Nicolas Sarkozy a-t-il réussi à inverser la tendance, avec l’excellente semaine politique de François Hollande ? Est-il encore en mesure de remporter l’élection ?

S.d.M : Je ne cache pas que je ne suis pas favorable à la candidature d’Hollande. J’étais déprimée en cette fin de semaine, et cette intervention m’a rassurée : il a annoncé des mesures courageuses pour le moyen terme, sur lesquelles ceux qui passeront éventuellement après ne pourront pas revenir – c’est toujours ça de gagné.

Ses chances de l’emporter ce dépendent que d’une seule chose : les débats qu’il va avoir. Les vrais face à face de dernière minute vont faire basculer les Français : si l’on assiste à des débats sérieux, pointus et longs avec les autres candidats, l’écrasante supériorité de Nicolas Sarkozy apparaîtra clairement.

K.Z. : C’était de toute façon à mon sens un exercice quasi impossible pour inverser la tendance : cela ne se limite pas à une intervention télévisuelle. Tant qu’il sera président, il devra s’en tenir à un bilan – il a beau prendre toutes les mesures du monde, les Français ne comprendront pas pourquoi ils ne les a pas prises plus tôt.

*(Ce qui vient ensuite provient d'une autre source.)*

**src/rtl/core/lps_pkg.sv**
```systemverilog
`timescale 1ns / 1ps

package lps_pkg;

    localparam int TIME_BITS = 16;
    localparam int CfgW      = 16;
    localparam int PtW       = 17;
    localparam int CmpW      = (TIME_BITS > PtW) ? TIME_BITS : PtW;

    typedef logic [TIME_BITS-1:0] time_t;

    typedef enum logic [1:0] {
        ACT_TICK  = 2'd0,
        ACT_CYCLE = 2'd1,
        ACT_START = 2'd2
    } action_t;

    typedef enum logic [1:0] {
        PH_IDLE  = 2'd0,
        PH_PULSE = 2'd1,
        PH_PAUSE = 2'd2
    } phase_t;

    typedef enum logic [2:0] {
        ST_NONE  = 3'd0,
        ST_DONE  = 3'd1,
        ST_SKIP  = 3'd2,
        ST_LEVEL = 3'd3,
        ST_PRESS = 3'd4,
        ST_RETRY = 3'd5
    } status_t;

    localparam logic [2:0] MODE_TIME = 3'd0;
    localparam logic [2:0] MODE_AND  = 3'd1;
    localparam logic [2:0] MODE_OR_A = 3'd2;
    localparam logic [2:0] MODE_OR_B = 3'd3;

    localparam logic [2:0] REG_ENABLE     = 3'd0;
    localparam logic [2:0] REG_MODE       = 3'd1;
    localparam logic [2:0] REG_INTERVAL   = 3'd2;
    localparam logic [2:0] REG_PULSE      = 3'd3;
    localparam logic [2:0] REG_PAUSE      = 3'd4;
    localparam logic [2:0] REG_TOTAL      = 3'd5;
    localparam logic [2:0] REG_LEVEL_LOW  = 3'd6;
    localparam logic [2:0] REG_RETRY      = 3'd7;

    typedef struct packed {
        logic            enable;
        logic [2:0]      mode;
        logic [CfgW-1:0] cycle_interval;
        logic [CfgW-1:0] pulse_time;
        logic [CfgW-1:0] pause_time;
        logic [CfgW-1:0] total_time;
        logic            level_active_low;
        logic            retry_enable;
    } cfg_t;

    typedef struct packed {
        logic [1:0]  action;
        logic [15:0] lub_count;
        logic        auto_mode;
        logic        level_input;
        logic        pressure_ok;
    } item_t;

    typedef struct packed {
        logic        alarm_first;
        logic [2:0]  status;
        logic        busy_res;
        logic [15:0] cycles_left;
        logic        need;
        logic        valve_on;
    } result_t;

    function automatic time_t sat_inc(time_t v);
        return (v == '1) ? v : time_t'(v + 1'b1);
    endfunction

endpackage

```
**src/rtl/core/lps_cfg.sv**
```systemverilog
`timescale 1ns / 1ps

module lps_cfg (
    input  logic                    aclk,
    input  logic                    aresetn,
    input  logic                    cfg_valid,
    output logic                    cfg_ready,
    input  logic [2:0]              cfg_index,
    input  logic [15:0]             cfg_data,
    output lps_pkg::cfg_t           cfg
);

    lps_pkg::cfg_t cfg_reg;
    lps_pkg::cfg_t cfg_next;

    assign cfg_ready = 1'b1;
    assign cfg       = cfg_reg;

    always_comb begin
        cfg_next = cfg_reg;
        if (cfg_valid) begin
            case (cfg_index)
                lps_pkg::REG_ENABLE:    cfg_next.enable           = cfg_data[0];
                lps_pkg::REG_MODE:      cfg_next.mode             = cfg_data[2:0];
                lps_pkg::REG_INTERVAL:  cfg_next.cycle_interval   = cfg_data;
                lps_pkg::REG_PULSE:     cfg_next.pulse_time       = cfg_data;
                lps_pkg::REG_PAUSE:     cfg_next.pause_time       = cfg_data;
                lps_pkg::REG_TOTAL:     cfg_next.total_time       = cfg_data;
                lps_pkg::REG_LEVEL_LOW: cfg_next.level_active_low = cfg_data[0];
                lps_pkg::REG_RETRY:     cfg_next.retry_enable     = cfg_data[0];
                default: ;
            endcase
        end
    end

    always_ff @(posedge aclk) begin
        if (!aresetn) begin
            cfg_reg <= '0;
        end else begin
            cfg_reg <= cfg_next;
        end
    end

endmodule

```
**src/rtl/core/lps_seq.sv**
```systemverilog
`timescale 1ns / 1ps

module lps_seq (
    input  logic             aclk,
    input  logic             aresetn,
    input  lps_pkg::cfg_t    cfg,
    input  logic             step_en,
    input  lps_pkg::item_t   item,
    output lps_pkg::result_t result
);

    lps_pkg::phase_t             phase_reg, phase_next;
    lps_pkg::time_t              step_reg, step_next;
    lps_pkg::time_t              run_reg, run_next;
    logic [lps_pkg::PtW-1:0]     target_reg, target_next;
    logic [15:0]                 count_reg, count_next;
    logic [15:0]                 left_reg, left_next;
    logic                        need_reg, need_next;
    logic                        retry_reg, retry_next;
    logic                        valve_reg, valve_next;
    logic                        alarm_reg, alarm_next;
    lps_pkg::status_t            st;

    always_comb begin
        lps_pkg::time_t   step_n;
        lps_pkg::time_t   run_n;
        logic             timed;
        logic             ormode;
        logic             level_err;
        logic [16:0]      cnt_inc;
        logic [15:0]      cnt_clamp;

        phase_next  = phase_reg;
        step_next   = step_reg;
        run_next    = run_reg;
        target_next = target_reg;
        count_next  = count_reg;
        left_next   = left_reg;
        need_next   = need_reg;
        retry_next  = retry_reg;
        valve_next  = valve_reg;
        alarm_next  = alarm_reg;
        st          = lps_pkg::ST_NONE;

        step_n    = lps_pkg::sat_inc(step_reg);
        run_n     = lps_pkg::sat_inc(run_reg);
        timed     = lps_pkg::CmpW'(step_n) >= lps_pkg::CmpW'(cfg.pulse_time);
        ormode    = (cfg.mode == lps_pkg::MODE_OR_A) || (cfg.mode == lps_pkg::MODE_OR_B);
        level_err = cfg.level_active_low ? !item.level_input : item.level_input;
        cnt_inc   = {1'b0, count_reg} + 17'd1;
        cnt_clamp = (cnt_inc > {1'b0, cfg.cycle_interval}) ? cfg.cycle_interval
                                                            : cnt_inc[15:0];

        case (lps_pkg::action_t'(item.action))
            lps_pkg::ACT_TICK: begin
                if (phase_reg != lps_pkg::PH_IDLE) begin
                    step_next = step_n;
                    run_next  = run_n;
                    if (phase_reg == lps_pkg::PH_PULSE) begin
                        if (cfg.mode == lps_pkg::MODE_TIME) begin
                            if (timed) begin
                                valve_next = 1'b0;
                                retry_next = 1'b0;
                                alarm_next = 1'b0;
                                phase_next = lps_pkg::PH_IDLE;
                                st         = lps_pkg::ST_DONE;
                            end
                        end else if (cfg.mode <= lps_pkg::MODE_OR_B && timed) begin
                            if (item.pressure_ok) begin
                                valve_next  = 1'b0;
                                phase_next  = lps_pkg::PH_PAUSE;
                                target_next = lps_pkg::PtW'(cfg.pause_time);
                                step_next   = '0;
                            end else if (cfg.retry_enable && !retry_reg) begin
                                retry_next = 1'b1;
                                valve_next = 1'b0;
                                phase_next = lps_pkg::PH_IDLE;
                                st         = lps_pkg::ST_RETRY;
                            end else begin
                                retry_next = 1'b0;
                                valve_next = 1'b0;
                                alarm_next = 1'b1;
                                phase_next = lps_pkg::PH_IDLE;
                                st         = lps_pkg::ST_PRESS;
                            end
                        end else if (ormode && item.pressure_ok) begin
                            // early confirm: leftover pulse time moves into the pause
                            valve_next  = 1'b0;
                            target_next = lps_pkg::PtW'(cfg.pause_time)
                                        + lps_pkg::PtW'(cfg.pulse_time)
                                        - lps_pkg::PtW'(step_n);
                            phase_next  = lps_pkg::PH_PAUSE;
                            step_next   = '0;
                        end else if (cfg.mode > lps_pkg::MODE_OR_B) begin
                            valve_next = 1'b0;
                            retry_next = 1'b0;
                            alarm_next = 1'b0;
                            phase_next = lps_pkg::PH_IDLE;
                            st         = lps_pkg::ST_DONE;
                        end
                    end else begin
                        if (lps_pkg::CmpW'(run_n) >= lps_pkg::CmpW'(cfg.total_time)) begin
                            valve_next = 1'b0;
                            retry_next = 1'b0;
                            alarm_next = 1'b0;
                            phase_next = lps_pkg::PH_IDLE;
                            st         = lps_pkg::ST_DONE;
                        end else if (lps_pkg::CmpW'(step_n) >= lps_pkg::CmpW'(target_reg)) begin
                            valve_next = 1'b1;
                            phase_next = lps_pkg::PH_PULSE;
                            step_next  = '0;
                        end
                    end
                end
            end
            lps_pkg::ACT_CYCLE: begin
                if (cfg.enable) begin
                    count_next = cnt_clamp;
                    left_next  = cfg.cycle_interval - cnt_clamp;
                    if (cfg.cycle_interval == '0 || cfg.cycle_interval == cnt_clamp ||
                        retry_reg || item.lub_count == '0) begin
                        count_next = '0;
                        need_next  = 1'b1;
                    end
                end else begin
                    left_next  = '0;
                    count_next = '0;
                    need_next  = 1'b0;
                end
            end
            lps_pkg::ACT_START: begin
                if (phase_reg == lps_pkg::PH_IDLE) begin
                    if (item.auto_mode && !need_reg) begin
                        st = lps_pkg::ST_SKIP;
                    end else if (level_err) begin
                        st = lps_pkg::ST_LEVEL;
                    end else begin
                        run_next   = '0;
                        step_next  = '0;
                        need_next  = 1'b0;
                        valve_next = (cfg.pulse_time != '0);
                        phase_next = lps_pkg::PH_PULSE;
                    end
                end
            end
            default: ;
        endcase
    end

    assign result.valve_on    = valve_next;
    assign result.need        = need_next;
    assign result.cycles_left = left_next;
    assign result.busy_res    = (phase_next != lps_pkg::PH_IDLE);
    assign result.status      = st;
    assign result.alarm_first = alarm_next;

    always_ff @(posedge aclk) begin
        if (!aresetn) begin
            phase_reg  <= lps_pkg::PH_IDLE;
            step_reg   <= '0;
            run_reg    <= '0;
            target_reg <= '0;
            count_reg  <= '0;
            left_reg   <= '0;
            need_reg   <= 1'b0;
            retry_reg  <= 1'b0;
            valve_reg  <= 1'b0;
            alarm_reg  <= 1'b0;
        end else if (step_en) begin
            phase_reg  <= phase_next;
            step_reg   <= step_next;
            run_reg    <= run_next;
            target_reg <= target_next;
            count_reg  <= count_next;
            left_reg   <= left_next;
            need_reg   <= need_next;
            retry_reg  <= retry_next;
            valve_reg  <= valve_next;
            alarm_reg  <= alarm_next;
        end
    end

endmodule

```
**src/rtl/core/lubrication_pump_sequencer.sv**
```systemverilog
`timescale 1ns / 1ps
// Lubrication pump sequencer.
// Input words on s_t*: tuser is the action (0 tick of 10 ms, 1 machine
// cycle done, 2 start request); tdata carries the count and sensor bits.
// Every input word gives exactly one result word on m_t*: valve drive,
// need flag, cycles left, busy, event status and alarm.
// Settings are written through cfg_valid/cfg_index/cfg_data (always ready)
// and are to be changed only while no word is in flight.
// A word accepted into the input register moves into the result register, with
// m_tvalid high, as soon as that register is free (input register, then result
// register). Throughput is one word per cycle while the receiver keeps taking
// results; the combinational state update is the only path per word.
// When the receiver holds m_tready low the result register holds its word,
// the input register still takes one more word if it is empty, then s_tready drops.
// Reset (aresetn low, synchronous) clears all settings, the sequence state,
// counters and flags, and empties both registers.
module lubrication_pump_sequencer (
    input  logic        aclk,
    input  logic        aresetn,
    input  logic        s_tvalid,
    output logic        s_tready,
    input  logic [1:0]  s_tuser,   // action
    input  logic [23:0] s_tdata,   // lub_count[15:0], auto_mode, level_input, pressure_ok, pad
    output logic        m_tvalid,
    input  logic        m_tready,
    output logic [23:0] m_tdata,   // valve_on, need, cycles_left[15:0], busy_res, status[2:0],
                                   // alarm_first, pad
    input  logic        cfg_valid,
    output logic        cfg_ready,
    input  logic [2:0]  cfg_index,
    input  logic [15:0] cfg_data
);

    lps_pkg::cfg_t    cfg;
    lps_pkg::item_t   in_reg;
    lps_pkg::result_t res_next;
    lps_pkg::result_t res_reg;
    logic             in_valid_reg;
    logic             out_valid_reg;
    logic             out_free;
    logic             advance;

    assign out_free = !out_valid_reg || m_tready;
    assign advance  = in_valid_reg && out_free;
    assign s_tready = !in_valid_reg || out_free;
    assign m_tvalid = out_valid_reg;
    assign m_tdata  = {1'b0, res_reg};

    lps_cfg u_cfg (
        .aclk      (aclk),
        .aresetn   (aresetn),
        .cfg_valid (cfg_valid),
        .cfg_ready (cfg_ready),
        .cfg_index (cfg_index),
        .cfg_data  (cfg_data),
        .cfg       (cfg)
    );

    lps_seq u_seq (
        .aclk    (aclk),
        .aresetn (aresetn),
        .cfg     (cfg),
        .step_en (advance),
        .item    (in_reg),
        .result  (res_next)
    );

    always_ff @(posedge aclk) begin
        if (!aresetn) begin
            in_valid_reg  <= 1'b0;
            out_valid_reg <= 1'b0;
        end else begin
            if (s_tready) begin
                in_valid_reg <= s_tvalid;
            end
            if (advance) begin
                out_valid_reg <= 1'b1;
            end else if (m_tready) begin
                out_valid_reg <= 1'b0;
            end
        end
    end

    always_ff @(posedge aclk) begin
        if (s_tready && s_tvalid) begin
            in_reg.action      <= s_tuser;
            in_reg.lub_count   <= s_tdata[15:0];
            in_reg.auto_mode   <= s_tdata[16];
            in_reg.level_input <= s_tdata[17];
            in_reg.pressure_ok <= s_tdata[18];
        end
        if (advance) begin
            res_reg <= res_next;
        end
    end

endmodule

```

Structurellement, la dynamique est pour Hollande, mais elle reste très fragile. Je reste convaincu que lorsque Sarkozy décidera d'entrer en campagne, il sera un très bon candidat. Il aurait donc intérêt à se déclarer très vite. Hollande peut fauter dans les semaines à venir, et Sarkozy peut recréer l’espoir : rien n’est à exclure.